全国の漁協及び漁業者の声を聞くべきではないかとのお尋ねがありました。
今回の水産政策の改革、そして漁業法等の改正案の取りまとめに当たっては、これまで、水産政策審議会、地方説明会などさまざまな機会を通じて、漁協や漁業関係者との意見交換を行っており、法案の内容についても、漁業者の全国団体の理解をいただいていると承知をしております。
もちろん、説明会には十分過ぎるという言葉は当てはまるものではなく、今後、法案については、国会でしっかりと御審議をいただくとともに、現場の漁業者の皆さんの不安や不満の声にもしっかり向き合い、引き続き丁寧な説明に努力してまいりたいと考えております。
企業への漁業権の付与についてお尋ねがありました。
漁業者の減少、高齢化が進む中で、地域によっては漁場の利用の程度が低くなっているところもあり、今後どのように沿岸漁場の管理や活用を図って地域の維持、活性化につなげていくかが課題となっています。
このため、本法律案においては、法律で詳細かつ全国一律に漁業権免許の優先順位を定める仕組みを改め、漁場を適切かつ有効に利用している漁業者や漁協については優先して免許する仕組みとするとともに、利用の程度が低くなっている漁場については、地域の実情に即して水産業の発展に寄与する者に免許することとしております。
こうした改正は、現に地域の水産業を支えている漁業者の経営の発展に向けたインセンティブとなるとともに、地域の活性化につながるものと考えております。
漁業の免許における、適切かつ有効の判断基準とその運用についてのお尋ねがありました。
適切かつ有効に活用している場合とは、漁場の環境に適合するように資源管理や養殖生産を行い、将来にわたり持続的に漁業生産力を高めるように漁場を活用している状況と考えております。
具体的には、個々の事案ごとに、地域の漁業に精通する都道府県が実態に即して判断することとなりますが、都道府県によって判断の基準が大きく異なることがないようにする観点から、国が技術的助言を定め、適切かつ有効の考え方を示していく考え方です。
また、免許付与のプロセスにおいては、都道府県知事は海区漁業調整委員会の意見を聞くこととしており、知事が恣意的に運用できない仕組みとしております。
漁獲量の把握についてもお尋ねがありました。
ITの飛躍的発展により、低コストで漁獲量や漁業状況を把握することは技術的に可能となりつつあります。
このため、漁獲量の把握体制等の準備が整った漁業種類、漁業区域等の管理区分から順次漁獲割当て方式を導入してまいりたいと考えております。
沿岸漁業者の意見を反映する仕組みについてお尋ねがありました。
漁獲可能量の配分については、水産政策審議会での諮問やパブリックコメントにより沿岸漁業者の意見を反映できる仕組みとなっており、これらの手続を丁寧に進めてまいりたいと考えております。
浜の自主的な資源管理への支援についてお尋ねがありました。
現在、漁業者の皆様には、資源管理計画を作成し、自主的な資源管理に取り組んでいただいております。

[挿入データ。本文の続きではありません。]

**config.mk**
```make
export PLATFORM = sky130hd
export DESIGN_NAME = mem_stage
export DESIGN_NICKNAME = d
export VERILOG_FILES = /design/src/rtl/mem_stage.sv
export SDC_FILE = /design/constraint.sdc
export NUM_CORES = 1
export LEC_CHECK = 0
export ABC_AREA = 1
export BUFFER_PORTS_ARGS = -buffer_cell sky130_fd_sc_hd__buf_4
export CAP_MARGIN = 30
export CORE_MARGIN = 2
export CORE_UTILIZATION = 40
export DETAILED_ROUTE_END_ITERATION = 8
export GPL_TIMING_DRIVEN = 0
export PLACE_DENSITY = 0.69
export SYNTH_ARGS = -nofsm -noshare
export SYNTH_HDL_FRONTEND = slang
export SYNTH_SLANG_ARGS = --single-unit
```
**constraint.sdc**
```tcl
create_clock -name clk -period 1.6 [get_ports clk]
set_input_delay 0.08 -clock clk [delete_from_list [all_inputs] [get_ports clk]]
set_output_delay 0.08 -clock clk [all_outputs]
set_load 0.1 [all_outputs]
```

今後とも、これらの取組の重要性は変わらないと考えており、このような取組の高度化に対する支援を継続してまいります。
資源管理措置導入の順序についてお尋ねがありました。
漁獲割当てを導入するためには、船舶ごとの漁獲量を迅速に把握する体制が整えられていることなどが必要と考えており、操業の隻数が比較的少なく、水揚げ港も限定されている大臣許可漁業から先行して導入していくことになると考えています。
禁漁時の補償についてもお尋ねがありました。
法案では、漁業調整の円滑な実施を確保するため、水産資源の状況及び当該水産資源の採捕の状況に照らし、当該水産資源の採捕に使用される船舶の数又は操業日数の削減その他の漁業者による漁獲努力量の調整を図るために必要な措置を講ずるものとすると規定されています。
クロマグロの資源管理についてお尋ねがありました。
クロマグロの第四管理期間における漁獲可能量の配分に当たっては、漁業者の意見を聞く時間が十分でなかったことを反省し、水産政策審議会資源管理分科会のもとにくろまぐろ部会を設置し、多くの漁業者からの意見を聞いて、配分の考え方について議論を行ったところです。

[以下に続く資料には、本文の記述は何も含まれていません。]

===== src/rtl/inst_line_cache.sv =====
// rtl/inst_line_cache.sv - direct-mapped instruction cache of 16-byte lines in front of RAM port A
module inst_line_cache #(
   parameter int ADDR_WIDTH  = 17,
   parameter int INDEX_WIDTH = 4,
   parameter int MEM_LATENCY = 1
) (
   input  logic                  clk,
   input  logic                  rst,
   input  logic                  flush,
   input  logic                  req_valid,
   input  logic [ADDR_WIDTH-1:0] req_addr,
   output logic                  req_ready,
   output logic                  resp_valid,
   output logic [31:0]           resp_inst,
   output logic [ADDR_WIDTH-1:0] mem_addr,
   input  logic [127:0]          mem_line
);
   localparam int LINES = 1 << INDEX_WIDTH;
   localparam int TAG_W = ADDR_WIDTH - 4 - INDEX_WIDTH;
   localparam int CNT_W = (MEM_LATENCY > 1) ? $clog2(MEM_LATENCY) : 1;
   localparam logic [CNT_W-1:0] CNT_LAST = CNT_W'(MEM_LATENCY - 1);

   typedef enum logic [1:0] {IDLE, FILL, RESP} state_t;

   state_t                 state;
   logic [LINES-1:0]       valid_q;
   logic [TAG_W-1:0]       tag_q  [LINES];
   logic [127:0]           data_q [LINES];
   logic [CNT_W-1:0]       cnt;
   logic [1:0]             off_q;
   logic [INDEX_WIDTH-1:0] idx_q;
   logic [TAG_W-1:0]       tag_lq;

   logic [1:0]             req_off;
   logic [INDEX_WIDTH-1:0] req_idx;
   logic [TAG_W-1:0]       req_tag;
   logic                   req_hit;
   logic                   accept;
   logic                   fill_done;
   logic                   unused_bits;

   assign req_off     = req_addr[3:2];
   assign req_idx     = req_addr[4+INDEX_WIDTH-1:4];
   assign req_tag     = req_addr[ADDR_WIDTH-1:4+INDEX_WIDTH];
   assign unused_bits = ^req_addr[1:0];
   assign req_hit     = valid_q[req_idx] && (tag_q[req_idx] == req_tag);
   assign accept      = (state == IDLE) && req_valid && !flush;
   assign fill_done   = (state == FILL) && (cnt == CNT_LAST) && !flush;

   // Byte k of a line sits at [127-8k -: 8]; the word is assembled little-endian.
   function automatic logic [31:0] extract(input logic [127:0] line, input logic [1:0] off);
      logic [31:0] w;
      int          o;
      o = int'(off);
      w = '0;
      for (int j = 0; j < 4; j++) begin
         w[8*j +: 8] = line[127 - 8*(4*o + j) -: 8];
      end
      return w;
   endfunction

   always_ff @(posedge clk) begin
      if (!rst && fill_done) begin
         data_q[idx_q] <= mem_line;
         tag_q[idx_q]  <= tag_lq;
      end
   end

   always_ff @(posedge clk) begin
      if (rst) begin
         state      <= IDLE;
         valid_q    <= '0;
         cnt        <= '0;
         resp_valid <= 1'b0;
         resp_inst  <= '0;
         mem_addr   <= '0;
         req_ready  <= 1'b1;
         off_q      <= '0;
         idx_q      <= '0;
         tag_lq     <= '0;
      end else begin
         resp_valid <= 1'b0;
         if (flush) valid_q <= '0;
         case (state)
            IDLE: begin
               if (accept) begin
                  off_q     <= req_off;
                  idx_q     <= req_idx;
                  tag_lq    <= req_tag;
                  req_ready <= 1'b0;
                  if (req_hit) begin
                     resp_inst  <= extract(data_q[req_idx], req_off);
                     resp_valid <= 1'b1;
                     state      <= RESP;
                  end else begin
                     mem_addr <= {req_tag, req_idx, 4'b0000};
                     cnt      <= '0;
                     state    <= FILL;
                  end
               end
            end
            FILL: begin
               // A flush mid-fill drops the line entirely: no write, no response.
               if (flush) begin
                  state     <= IDLE;
                  req_ready <= 1'b1;
               end else if (cnt == CNT_LAST) begin
                  valid_q[idx_q] <= 1'b1;
                  resp_inst      <= extract(mem_line, off_q);
                  resp_valid     <= 1'b1;
                  state          <= RESP;
               end else begin
                  cnt <= cnt + 1'b1;
               end
            end
            RESP: begin
               state     <= IDLE;
               req_ready <= 1'b1;
            end
            default: begin
               state     <= IDLE;
               req_ready <= 1'b1;
            end
         endcase
      end
   end
endmodule


===== config.mk =====
export PLATFORM = sky130hd
export DESIGN_NAME = inst_line_cache
export DESIGN_NICKNAME = d
export VERILOG_FILES = /design/src/rtl/inst_line_cache.sv
export SDC_FILE = /design/constraint.sdc
export NUM_CORES = 2
export LEC_CHECK = 0
export ABC_AREA = 1
export BUFFER_PORTS_ARGS = -buffer_cell sky130_fd_sc_hd__buf_2
export CORE_ASPECT_RATIO = 0.9
export CORE_MARGIN = 10
export CORE_UTILIZATION = 28
export CTS_BUF_LIST = sky130_fd_sc_hd__clkbuf_4
export DETAILED_ROUTE_END_ITERATION = 10
export PLACE_DENSITY_LB_ADDON = 0.2
export SLEW_MARGIN = 10
export SYNTH_ARGS = -nofsm -noshare
export SYNTH_HDL_FRONTEND = slang
export SYNTH_SLANG_ARGS = --single-unit

===== constraint.sdc =====
create_clock -name clk -period 16.1 [get_ports clk]
set_input_delay 1.61 -clock clk [delete_from_list [all_inputs] [get_ports clk]]
set_output_delay 1.61 -clock clk [all_outputs]
set_load 0.02 [all_outputs]

==> metrics.log <==
INFO  metric worst_hold_startpoint = valid_q[8]
INFO  metric syn-mean-instance-area = between 10 and 15 um2
INFO  metric worst_r2r_endpoint = data_q[0][68]
INFO  metric cts_sinks = 2272
INFO  metric clk_transition_reported_paths = ~0.06 ns
INFO  metric power.leakage = 34.7 nW
INFO  metric fmax = ~140 MHz
INFO  metric worst_hold_path.endpoint = valid_q[8]
INFO  metric drt_pass1_iterations = 5
INFO  metric netlist_area = roughly 90000 um2
INFO  metric final_layout_size_suffix_gt1_share = around 16%
INFO  metric post_synth_num_cell_types = 32
INFO  metric dieArea = roughly 350000 um2
INFO  metric endpoint_kind = flop
INFO  metric final_nets = ~7800
INFO  metric placeableCoreArea = 321000 um2
INFO  metric maximum_number_of_buffers_from_clock_root_to_sink = 4
INFO  metric globalplace.congestion = 0.736
INFO  metric critical_path.most_common_cell = buf_4
INFO  metric result_of_the_run = finished, final reports clean
INFO  metric clock_latency = approximately 1.3 ns
INFO  metric tightestPinTransition = around 1.3 ns
INFO  metric remaining_drc_errors = 0
INFO  metric route.final.wire_length = roughly 310000 um
INFO  metric startpoint_type = flop
INFO  metric maxCapViolations = 0
INFO  metric timing.reg2reg.setup_slack = around 8.9 ns
INFO  metric groute.usage.overall = about 17%
INFO  metric via_count_of_the_first_global_routing_pass = 59900
INFO  metric cpLargestDelayFamily = buffers and inverters
INFO  metric grt_max_degree = slightly below 200
INFO  metric r2r-start = state[0]
INFO  metric report.final.hold_viol_count = 0
INFO  metric number_of_resized_instances_in_the_post_cts_repair_step = 0
INFO  metric floorplan.io_pins = 200
INFO  metric post-route-period-util = between 40 and 50%
INFO  metric crit_cells = 9
INFO  metric worst_r2r_path_cells = 9
INFO  metric htree_levels = 6
INFO  metric timing.hold.ws = about 0.46 ns
INFO  metric post_drt_via_cell_ratio = around 5.0
INFO  metric cp_slowest_stage_delay = roughly 1.0 ns
INFO  metric chipHeight = ~560 um
INFO  metric synthesis.instances = ~7300
INFO  metric worstHoldPathType = reg -> reg
INFO  metric nFillCells = approximately 32000
INFO  metric peakVddDrop = about 0.058 mV
INFO  metric synth_top_flop_cell = edfxtp_1
INFO  metric finalCriticalPeriod = 7.21 ns
INFO  metric critPathSlowestCell = nor2_4
INFO  metric cp_data_required_time = roughly 17 ns
INFO  metric timing.critical_path.arrival = between 8 and 9 ns
INFO  metric cp.buffers_inverters = 5
INFO  metric synth.ff_latch_count = ~2300
INFO  metric sequential_cell_area = ~67000 um2
INFO  metric setup_viol = 0
INFO  metric floorplan.rows = slightly below 200
INFO  metric path_max_fanout = 41
INFO  metric critical_path_cell_sequence = inv_1 -> nor2_4 -> inv_2 -> nor2_1 -> nand3_1 -> nor2_4 -> buf_4 -> buf_4 -> buf_4
INFO  metric placed_cell_area = between 90000 and 100000 um2
INFO  metric area.growth.synth_to_final = 14.4%
INFO  metric fp.dieW = slightly above 600 um
INFO  metric cts.repair_timing.setup_buffer_count = 0
INFO  metric port_buffers = about 190
INFO  metric p_per_area = around 120 nW/um2
INFO  metric synth_enable_flop_cells = between 2000 and 2500
INFO  metric synth-async-reset-ratio = 0%
INFO  metric start_util = roughly 28%
INFO  metric ys_seq_area_share = around 75%
INFO  metric drt_initial_violations = around 5500
INFO  metric min_path_cells = 2
INFO  metric route.detailed.wl_per_inst = about 25 um
INFO  metric place_hpwl = approximately 150000 um
INFO  metric final_cell_area = slightly above 100000 um2
INFO  metric routed_antenna_nets = 0
INFO  metric tritoncts = built
INFO  metric placement.setup.worst_slack = roughly 8 ns
INFO  metric critPathKind = reg -> reg
INFO  metric antenna_violations_before_repair = just under 100
INFO  metric grt_pass1_wl = 438000 um
INFO  metric rsz0062_at_grt = no
INFO  metric gr-total-overflow = 0
INFO  metric setup_total_negative_slack = 0 ns
INFO  metric tritoncts.num_buffers = 603
INFO  metric cts_hold_buffers = 0
INFO  metric timing.final.max_slew_violations = 0
INFO  metric maxSlewHeadroom = a little over a tenth
INFO  metric cts_root_buf = clkbuf_4
INFO  metric fin_ws = between 8 and 9 ns
INFO  metric vias = between 60000 and 70000
INFO  metric fin_skew = 0.0876 ns
INFO  metric area_occupied_by_multi_input_gates = between 20000 and 25000 um2
INFO  metric yosysWarningCount = 0
INFO  metric report.power.total = 12.4 mW
[where the power goes]
| part | total [mW] | switching (mW) | internal (mW) | leakage, nW |
|---|---|---|---|---|
| Sequential | 6.51 | 0.0180 | 6.49 | 20.4 |
| Combinational | 0.756 | 0.574 | 0.182 | 9.74 |
| Clock | 5.14 | 2.39 | 2.75 | 4.58 |
| Total | 12.4 | 2.98 | 9.42 | 34.7 |
[through the flow]
stage	cells	utilization, %
3_3_place_gp	11300	29.9
2_1_floorplan	7287	-
4_1_cts	12400	32.2
6_report	12400	32.3
3_5_place_dp	11300	29.9
5_1_grt	12400	32.2
[registers in the layout, summed over array words and instances, names as in the netlist]
name        cells
tag_q         144
data_q       2048
state           2
idx_q           4
valid_q        16
resp_valid      1
resp_inst      32
tag_lq          9
off_q           2
req_ready       1
mem_addr       13
[cells in the final DEF, fill, tap and decap left out, types with 2 or more instances in the layout]
cell type and n:
a211oi_1 9, a21oi_1 39, buf_12 16, buf_2 188, buf_4 95, buf_8 4, bufinv_16 11, clkbuf_4 917
clkinv_1 72, clkinv_2 8, clkinvlp_4 6, conb_1 4, dfxtp_1 78, dfxtp_4 2, diode_2 20, edfxtp_1 2192
inv_1 60, inv_2 20, inv_8 4, mux2i_1 20, nand2_1 1060, nand3_1 548, nand3b_1 8, nor2_1 1125
nor2_2 2, nor2_4 16, nor4_4 2, o211ai_1 7, o21ai_0 1034, o21ai_1 10, o221ai_1 101, o22ai_1 413
o31ai_1 4, o32ai_1 12
[cells by family after synthesis]
| family | count (synthesis) | synth area share, % |
|---|---|---|
| buffers and inverters | 597 | 2.78 |
| other | 1 | 0.00415 |
| muxes | 20 | 0.221 |
| AOI/OAI and AO/OA | 1630 | 10.1 |
| DFF | 2272 | 74.6 |
| and+or+nand+nor | 2764 | 12.3 |
[cell usage after synthesis, types with 12 or more instances]
cell type  count  area, um2
edfxtp_1    2192      65800
nor2_1      1141       4280
nand2_1     1060       3980
o21ai_0     1034       5170
nand3_1      548       2740
o22ai_1      413       2580
clkbuf_1     336       1260
buf_2        109        546
o221ai_1     101        885
dfxtp_1       80       1600
inv_1         62        233
buf_1         49        184
a21oi_1       39        195
buf_4         26        195
mux2i_1       20        200
o32ai_1       12        105
[metal layers]
metal / global-route usage, % / share of wire, %
met1: 23.7 / 45
met2: 27.0 / 46
met3: 3.84 / 7.1
met4: 4.45 / 2.3
met5: 0 / 0.12
[layout make-up]
cell class	count	share of cell area [%]
multi-input combinational	4418	19.9
clock buffer	917	6.66
tap	4278	5.18
inverter	72	0.293
antenna	20	0.0484
timing repair buffer	303	1.97
sequential	2272	65.2
clock inverter	111	0.719
[worst register-to-register path, stage by stage (launching register included)]
cell and delay (ns):
dfxtp_1 0.55, inv_1 0.13, nor2_4 1.00, inv_2 0.60, nor2_1 0.39, nand3_1 0.49, nor2_4 1.03, buf_4 0.86
buf_4 0.87, buf_4 0.86
[how the worst max path moves through the flow]
stage / slack, ns / end / startpoint
floorplan: 5.60 / data_q[3][0] / rst
global placement: 8.10 / data_q[0][107] / rst
detailed placement: 8.16 / data_q[0][107] / rst
CTS: 8.77 / data_q[0][68] / state[0]
global route: 8.68 / data_q[0][68] / state[0]
finish: 8.89 / data_q[0][68] / state[0]
Power figures use the tool's default switching activity.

クロマグロ以外の魚種の管理においても、クロマグロの経験を踏まえ、漁業者の意見を十分に聞きながら、適切な対応を進めてまいります。
漁船のトン数規制の撤廃についてお尋ねがありました。
本件は、漁獲割当てが導入され、漁獲割当てにより採捕する数量が一定割合を超えている場合、船舶のトン数制限等の措置を定めないとしたものであります。
したがって、御指摘のような、船を先に大型化し、これに見合う漁獲割当てを認めるという制度ではありません。

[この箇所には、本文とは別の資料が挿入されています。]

$ cat src/rtl/sram_loop_reader.sv
// Walks a 2-D loop nest issuing SRAM reads with II spacing and credit flow control,
// and streams the returned words out through a 3-entry FIFO.
module sram_loop_reader
  import sram_loop_reader_pkg::*;
#(
  parameter int unsigned WIDTH        = 32,
  parameter int unsigned DEPTH        = 32,
  parameter int unsigned OUTER_N      = 2,
  parameter int unsigned INNER_N      = 4,
  parameter int unsigned II           = 1,
  parameter int unsigned BASE         = 0,
  parameter int unsigned OUTER_STRIDE = 4,
  parameter int unsigned INNER_STRIDE = 1,
  localparam int unsigned AW          = addr_width(DEPTH)
) (
  input  logic             clk,
  input  logic             rst,
  input  logic             start,
  output logic             busy,
  output logic             done,
  output logic [AW-1:0]    sram_addr,
  output logic             sram_ren,
  input  logic [WIDTH-1:0] sram_q,
  output logic [WIDTH-1:0] out_data,
  output logic             out_valid,
  input  logic             out_ready,
  output logic             out_last
);

  localparam logic [AW-1:0] BaseAddr  = AW'(BASE);
  localparam logic [AW-1:0] OuterStep = AW'(OUTER_STRIDE);
  localparam logic [AW-1:0] InnerStep = AW'(INNER_STRIDE);
  localparam int unsigned   CW        = $clog2(FIFO_DEPTH + 1);

  state_e        state_q;
  logic [31:0]   i_q, j_q, ii_cnt_q;
  logic [AW-1:0] addr_q, row_base_q;
  logic          inflight_q, inflight_last_q;
  logic [CW-1:0] fifo_count;
  logic [CW:0]   credit_used;
  logic [WIDTH:0] fifo_head;
  logic          fifo_not_empty;
  logic          last_iter;
  logic          pop;

  assign last_iter   = (i_q == OUTER_N - 1) && (j_q == INNER_N - 1);
  assign credit_used = {1'b0, fifo_count} + {{CW{1'b0}}, inflight_q};

  // Reads in flight plus buffered words never exceed the FIFO depth.
  assign sram_ren  = (state_q == StIssue) && (ii_cnt_q == '0) &&
                     (credit_used < (CW+1)'(FIFO_DEPTH));
  assign sram_addr = addr_q;

  assign out_valid = fifo_not_empty;
  assign out_data  = fifo_head[WIDTH-1:0];
  assign out_last  = fifo_not_empty & fifo_head[WIDTH];
  assign pop       = out_valid & out_ready;
  assign done      = pop & out_last;
  assign busy      = (state_q != StIdle);

  always_ff @(posedge clk or negedge rst) begin
    if (!rst) begin
      state_q         <= StIdle;
      i_q             <= '0;
      j_q             <= '0;
      ii_cnt_q        <= '0;
      inflight_q      <= 1'b0;
      inflight_last_q <= 1'b0;
      addr_q          <= BaseAddr;
      row_base_q      <= BaseAddr;
    end else begin
      inflight_q      <= sram_ren;
      inflight_last_q <= sram_ren & last_iter;

      if (sram_ren) begin
        ii_cnt_q <= II - 1;
      end else if (ii_cnt_q != '0) begin
        ii_cnt_q <= ii_cnt_q - 32'd1;
      end

      unique case (state_q)
        StIdle: begin
          if (start) begin
            state_q    <= StIssue;
            i_q        <= '0;
            j_q        <= '0;
            ii_cnt_q   <= '0;
            addr_q     <= BaseAddr;
            row_base_q <= BaseAddr;
          end
        end
        StIssue: begin
          if (sram_ren) begin
            if (last_iter) begin
              state_q <= StDrain;
            end else if (j_q == INNER_N - 1) begin
              // Row wrap: next address is the following row's start.
              j_q        <= '0;
              i_q        <= i_q + 32'd1;
              row_base_q <= row_base_q + OuterStep;
              addr_q     <= row_base_q + OuterStep;
            end else begin
              j_q    <= j_q + 32'd1;
              addr_q <= addr_q + InnerStep;
            end
          end
        end
        StDrain: begin
          if (done) begin
            state_q <= StIdle;
          end
        end
        default: state_q <= StIdle;
      endcase
    end
  end

  stream_fifo #(
    .WIDTH (WIDTH + 1),
    .DEPTH (FIFO_DEPTH)
  ) u_fifo (
    .clk         (clk),
    .rst         (rst),
    .push_i      (inflight_q),
    .data_i      ({inflight_last_q, sram_q}),
    .pop_i       (pop),
    .count_o     (fifo_count),
    .head_o      (fifo_head),
    .not_empty_o (fifo_not_empty)
  );

endmodule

海区漁業調整委員会及び目的規定についてお尋ねがありました。
海区漁業調整委員会については、漁業者を主体とする組織の性格や機能を維持した上で、実態に即した選任方法に改めるものであり、漁業者の声を封じるようなものではありません。
また、目的規定については、漁業法の制定から約七十年の間の運用によって、当時の課題であった封建的な漁業慣行は解消され、当初の目的である民主的な漁場の利用形態の構築は既に実現されております。